Case 5:
December 4, 1967
G.R. No. L-15829
ROMAN R.
SANTOS, petitioner-appellee,
vs.
HON. FLORENCIO MORENO, as Secretary of
Public Works and Communications and JULIAN C. CARGULLO,
respondents-appellants.
Facts:
The Zobel family of Spain
formerly owned vast track of marshland in the municipality of Macabebe,
Pampanga province. Called Hacienda San Esteban, it was administered and managed
by the Ayala y Cia. From the year 1860 to about the year 1924 Ayala y Cia.,
devoted the hacienda to the planting and cultivation of nipa palms from which
it gathered nipa sap or "tuba." It operated a distillery plant in
barrio San Esteban to turn nipa tuba into potable alcohol, which was in turn
manufactured into liquor.
Accessibility through the
nipa palms deep into the hacienda posed as a problem. Ayala y Cia., therefore
dug canals leading towards the hacienda's interior where most of them
interlinked with each other. The canals facilitated the gathering of tuba and
the guarding and patrolling of the hacienda by security guards called
"arundines." By the gradual process of erosion these canals acquired
the characteristics and dimensions of rivers.
In 1924 Ayala y Cia shifted
from the business of alcohol production to bangus culture. It converted
Hacienda San Esteban from a forest of nipa groves to a web of fishponds. To do
so, it cut down the nipa palm, constructed dikes and closed the canals
criss-crossing the hacienda.
Sometime in 1925 or 1926
Ayala y Cia., sold a portion of Hacienda San Esteban to Roman Santos who also
transformed the swamp land into a fishpond. In so doing, he closed and built
dikes across Sapang Malauling Maragul, Quiñorang Silab, Pepangebunan, Bulacus,
Nigui and Nasi.
The closing of the man-made
canals in Hacienda San Esteban drew complaints from residents of the
surrounding communities. Claiming that the closing of the canals caused floods
during the rainy season, and that it deprived them of their means of
transportation and fishing grounds, said residents demanded re-opening of those
canals.
Subsequently, Mayor Lazaro
Yambao of Macabebe, accompanied by policemen and some residents went to
Hacienda San Esteban and opened the closure dikes at Sapang Malauling Maragul
Nigui and Quiñorang Silab.
Whereupon, Roman Santos filed
Civil Case No. 4488 in the Court of First Instance of Pampanga which
preliminarily enjoined Mayor Yambao and others from demolishing the dikes
across the canals. The municipal officials of Macabebe countered by filing a
complaint (docketed as Civil Case No. 4527) in the same court. The Pampanga
Court of First Instance rendered judgment in both cases against Roman Santos
who immediately elevated the case to the Supreme Court.
Issue:
Do the streams involved in
this case belong to the public domain or to the owner of Hacienda San Esteban
according to law and the evidence submitted to the Department of Public Works
and Communications?
Ruling:
A private person may take
possession of a watercourse if he constructed the same within his property.
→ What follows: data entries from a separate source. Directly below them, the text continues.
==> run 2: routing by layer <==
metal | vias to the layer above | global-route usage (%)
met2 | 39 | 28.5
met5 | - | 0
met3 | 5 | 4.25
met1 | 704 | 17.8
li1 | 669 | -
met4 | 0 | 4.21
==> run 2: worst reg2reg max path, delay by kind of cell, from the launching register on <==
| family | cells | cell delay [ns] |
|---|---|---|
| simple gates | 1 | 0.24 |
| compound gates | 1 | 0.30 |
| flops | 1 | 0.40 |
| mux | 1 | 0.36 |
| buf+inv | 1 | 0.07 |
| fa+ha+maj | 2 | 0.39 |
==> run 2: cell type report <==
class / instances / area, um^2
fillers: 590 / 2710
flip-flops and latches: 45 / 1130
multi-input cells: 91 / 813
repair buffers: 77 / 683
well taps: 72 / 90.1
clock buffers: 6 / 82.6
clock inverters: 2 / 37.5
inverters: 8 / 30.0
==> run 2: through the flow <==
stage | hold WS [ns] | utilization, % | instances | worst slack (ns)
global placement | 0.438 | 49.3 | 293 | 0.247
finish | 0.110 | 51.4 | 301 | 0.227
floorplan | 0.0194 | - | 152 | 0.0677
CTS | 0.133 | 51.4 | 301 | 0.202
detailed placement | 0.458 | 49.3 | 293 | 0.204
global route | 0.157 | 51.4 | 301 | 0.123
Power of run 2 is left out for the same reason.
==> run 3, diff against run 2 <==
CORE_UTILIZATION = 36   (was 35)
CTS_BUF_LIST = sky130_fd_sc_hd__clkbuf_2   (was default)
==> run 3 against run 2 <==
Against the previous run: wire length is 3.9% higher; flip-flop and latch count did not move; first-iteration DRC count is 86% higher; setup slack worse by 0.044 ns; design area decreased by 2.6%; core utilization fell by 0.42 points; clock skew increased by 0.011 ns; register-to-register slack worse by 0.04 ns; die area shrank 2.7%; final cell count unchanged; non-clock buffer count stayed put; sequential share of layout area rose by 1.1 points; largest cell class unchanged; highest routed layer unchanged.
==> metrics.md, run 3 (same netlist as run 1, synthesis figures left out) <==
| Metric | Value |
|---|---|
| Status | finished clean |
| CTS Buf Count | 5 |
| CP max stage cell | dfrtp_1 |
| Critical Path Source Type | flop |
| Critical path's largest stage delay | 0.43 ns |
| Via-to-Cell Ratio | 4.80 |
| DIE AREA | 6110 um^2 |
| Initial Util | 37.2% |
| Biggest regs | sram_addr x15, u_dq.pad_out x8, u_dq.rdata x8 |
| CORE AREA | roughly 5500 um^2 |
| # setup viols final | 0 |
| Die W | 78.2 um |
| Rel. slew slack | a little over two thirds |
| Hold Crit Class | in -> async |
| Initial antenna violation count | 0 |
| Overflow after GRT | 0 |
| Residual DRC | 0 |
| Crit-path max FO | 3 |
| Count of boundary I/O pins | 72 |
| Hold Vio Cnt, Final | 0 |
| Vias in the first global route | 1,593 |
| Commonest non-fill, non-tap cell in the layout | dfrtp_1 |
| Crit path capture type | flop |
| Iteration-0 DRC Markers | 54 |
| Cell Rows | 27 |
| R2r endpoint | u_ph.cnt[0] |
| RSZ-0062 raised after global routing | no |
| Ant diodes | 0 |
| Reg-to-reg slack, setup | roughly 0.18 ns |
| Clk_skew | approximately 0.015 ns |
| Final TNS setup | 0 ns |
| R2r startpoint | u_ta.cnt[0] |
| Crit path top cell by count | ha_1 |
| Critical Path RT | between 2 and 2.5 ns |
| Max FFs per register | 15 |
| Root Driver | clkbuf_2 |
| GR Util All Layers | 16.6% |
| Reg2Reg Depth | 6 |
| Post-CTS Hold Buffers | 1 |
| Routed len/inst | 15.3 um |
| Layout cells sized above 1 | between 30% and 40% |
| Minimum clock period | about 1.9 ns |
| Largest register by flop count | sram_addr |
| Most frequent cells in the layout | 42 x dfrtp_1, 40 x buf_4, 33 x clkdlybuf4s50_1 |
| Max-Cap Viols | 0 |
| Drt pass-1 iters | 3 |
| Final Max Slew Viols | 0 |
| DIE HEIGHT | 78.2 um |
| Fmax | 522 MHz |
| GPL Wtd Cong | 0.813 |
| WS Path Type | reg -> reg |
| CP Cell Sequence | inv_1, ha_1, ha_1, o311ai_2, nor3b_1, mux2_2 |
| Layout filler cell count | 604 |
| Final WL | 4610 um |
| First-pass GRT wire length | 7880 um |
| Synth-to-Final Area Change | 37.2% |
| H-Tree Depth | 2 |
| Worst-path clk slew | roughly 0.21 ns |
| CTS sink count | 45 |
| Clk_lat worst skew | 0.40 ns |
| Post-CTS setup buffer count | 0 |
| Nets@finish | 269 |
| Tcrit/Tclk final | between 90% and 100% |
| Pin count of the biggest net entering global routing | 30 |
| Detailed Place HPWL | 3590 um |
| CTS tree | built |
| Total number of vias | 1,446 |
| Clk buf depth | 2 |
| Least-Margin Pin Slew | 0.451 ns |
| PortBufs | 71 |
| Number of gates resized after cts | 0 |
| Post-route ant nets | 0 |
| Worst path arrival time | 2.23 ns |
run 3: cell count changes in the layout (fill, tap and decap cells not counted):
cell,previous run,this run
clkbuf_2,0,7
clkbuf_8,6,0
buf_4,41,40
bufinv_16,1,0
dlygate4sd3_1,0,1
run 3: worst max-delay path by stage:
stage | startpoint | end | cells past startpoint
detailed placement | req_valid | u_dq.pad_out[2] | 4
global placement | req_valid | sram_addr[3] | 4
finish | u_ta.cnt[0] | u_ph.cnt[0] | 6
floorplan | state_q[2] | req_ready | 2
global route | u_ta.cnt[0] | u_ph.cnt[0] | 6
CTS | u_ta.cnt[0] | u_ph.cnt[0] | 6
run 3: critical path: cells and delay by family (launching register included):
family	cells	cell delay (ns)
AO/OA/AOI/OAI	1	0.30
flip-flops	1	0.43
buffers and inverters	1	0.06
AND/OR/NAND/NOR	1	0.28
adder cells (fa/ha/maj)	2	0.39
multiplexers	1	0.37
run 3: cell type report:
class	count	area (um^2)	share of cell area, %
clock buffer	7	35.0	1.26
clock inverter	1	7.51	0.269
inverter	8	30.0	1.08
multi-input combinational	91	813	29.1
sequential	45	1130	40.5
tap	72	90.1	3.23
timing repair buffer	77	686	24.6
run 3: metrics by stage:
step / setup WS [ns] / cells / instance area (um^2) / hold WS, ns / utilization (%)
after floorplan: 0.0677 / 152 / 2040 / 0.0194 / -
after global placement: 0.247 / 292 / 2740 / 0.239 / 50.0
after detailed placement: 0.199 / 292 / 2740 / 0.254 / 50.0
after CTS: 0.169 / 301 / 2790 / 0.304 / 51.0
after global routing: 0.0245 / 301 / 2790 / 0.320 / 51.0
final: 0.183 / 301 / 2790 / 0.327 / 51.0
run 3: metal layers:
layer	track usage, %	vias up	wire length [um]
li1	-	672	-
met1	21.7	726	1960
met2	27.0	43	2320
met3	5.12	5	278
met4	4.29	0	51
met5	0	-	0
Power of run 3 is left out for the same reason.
One and all, the evidence,
oral and documentary, presented by Roman Santos in the administrative
proceedings supports the conclusion of the lower court that the streams
involved in this case were originally man-made canals constructed by the former
owners of Hacienda San Esteban and that said streams were not held open for
public use. This same conclusion was reached 27 years earlier by an
investigator of the Bureau of Public Works whose report and recommendations
were approved by the Director of Public Works and submitted to the Secretary of
Commerce and Communications.
The streams in question were
artificially made, hence of private ownership.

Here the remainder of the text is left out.